Note a tonne (1000kg) of water has a volume of 1 cubic meter (1000Litres) by definition. There are 220 UK gallons in a cubic meter. For most approximations, liquid food and farm wastes have a density close to that of water.
Answer 1. Loading Rate Estimate
The total dry matter fed to the digester per day is 10 tonnes x 0.1 = 1 tonne per day dry matter.
Since 1 tonne = 1000kg, and a typical daily loading rate for a high solids digester is 6kg dry matter per cubic meter of digester , the total volume of digester I need is 1000 / 6 = 166 cubic meters.
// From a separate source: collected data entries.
`config.mk`:
```
export PLATFORM = sky130hd
export DESIGN_NAME = luma_edge_deblock_filter
export DESIGN_NICKNAME = d
export VERILOG_FILES = /design/src/rtl/ledf_pkg.sv /design/src/rtl/luma_edge_deblock_filter.sv
export VERILOG_INCLUDE_DIRS = /design/src /design/src/rtl
export SDC_FILE = /design/constraint.sdc
export NUM_CORES = 1
export LEC_CHECK = 0
export BUFFER_PORTS_ARGS = -buffer_cell sky130_fd_sc_hd__clkbuf_2
export CORE_UTILIZATION = 45
export CTS_BUF_LIST = sky130_fd_sc_hd__clkbuf_8
export CTS_CLUSTER_DIAMETER = 150
export DETAILED_ROUTE_END_ITERATION = 8
export PLACE_DENSITY = 0.58
export SLEW_MARGIN = 20
export SYNTH_ARGS = -nofsm -noshare
export SYNTH_HDL_FRONTEND = slang
export SYNTH_SLANG_ARGS = --single-unit
```
`constraint.sdc`:
```
create_clock -name clk_i -period 14.1 [get_ports clk_i]
set_clock_uncertainty 0.15 [all_clocks]
set_input_delay 0.705 -clock clk_i [delete_from_list [all_inputs] [get_ports clk_i]]
set_output_delay 0.705 -clock clk_i [all_outputs]
set_load 0.02 [all_outputs]
```
**config.mk**
```make
export PLATFORM = sky130hd
export DESIGN_NAME = hpsr_ctrl
export DESIGN_NICKNAME = d
export VERILOG_FILES = /design/src/rtl/hpsr_pkg.sv /design/src/rtl/hpsr_ctrl.sv
export SDC_FILE = /design/constraint.sdc
export NUM_CORES = 1
export LEC_CHECK = 0
export BUFFER_PORTS_ARGS = -buffer_cell sky130_fd_sc_hd__buf_2
export CORE_AREA = 2 2 39 41
export DETAILED_ROUTE_END_ITERATION = 7
export DIE_AREA = 0 0 41 43
export GPL_ROUTABILITY_DRIVEN = 0
export GPL_TIMING_DRIVEN = 1
export HOLD_SLACK_MARGIN = 0.06
export PLACE_DENSITY = 0.32
export SLEW_MARGIN = 20
export SYNTH_ARGS = -nofsm -noshare
export SYNTH_HDL_FRONTEND = slang
export SYNTH_SLANG_ARGS = --single-unit
```
**constraint.sdc**
```tcl
create_clock -name clk_i -period 2 [get_ports clk_i]
set_clock_uncertainty 0.2 [all_clocks]
set_input_delay 0.2 -clock clk_i [delete_from_list [all_inputs] [get_ports clk_i]]
set_output_delay 0.2 -clock clk_i [all_outputs]
set_load 0.05 [all_outputs]
```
Answer 2. Retention Time Estimate
The liquid volume is 10 cubic meters per day and a typical residence time is 15 days +/-7
Therefore the space required in the digester (the hydraulic volume) is most likely to be about
10 cubic meters x 15 = 150 cubic meters.
Comment.
These are very approximate figures but we can say that the digester is likely to have a volume of about 150 - 166 cubic meters. From experience we can put further limits on the error and using a retention time of 8 - 22 days (15 +/- 7) will give the size of digester for most wastes likely to be encountered including most industrial waste waters thus the digester will be in the range of 80 - 220 cubic meters but most likely to be about 150 cubic meters for optimum economy on average wastes and we would budget on this size prior to getting a full survey of the site and wastes for detailed costing. In general, low solids liquid effluents (3 - 8% Dry Matter) and fatty wastes need a lower Retention Time than high solids effluents (8 -20% Dry Matter). Some dry matter figures for various wastes are given in the table below.
PERFORMANCE
How much gas and electricity is produced?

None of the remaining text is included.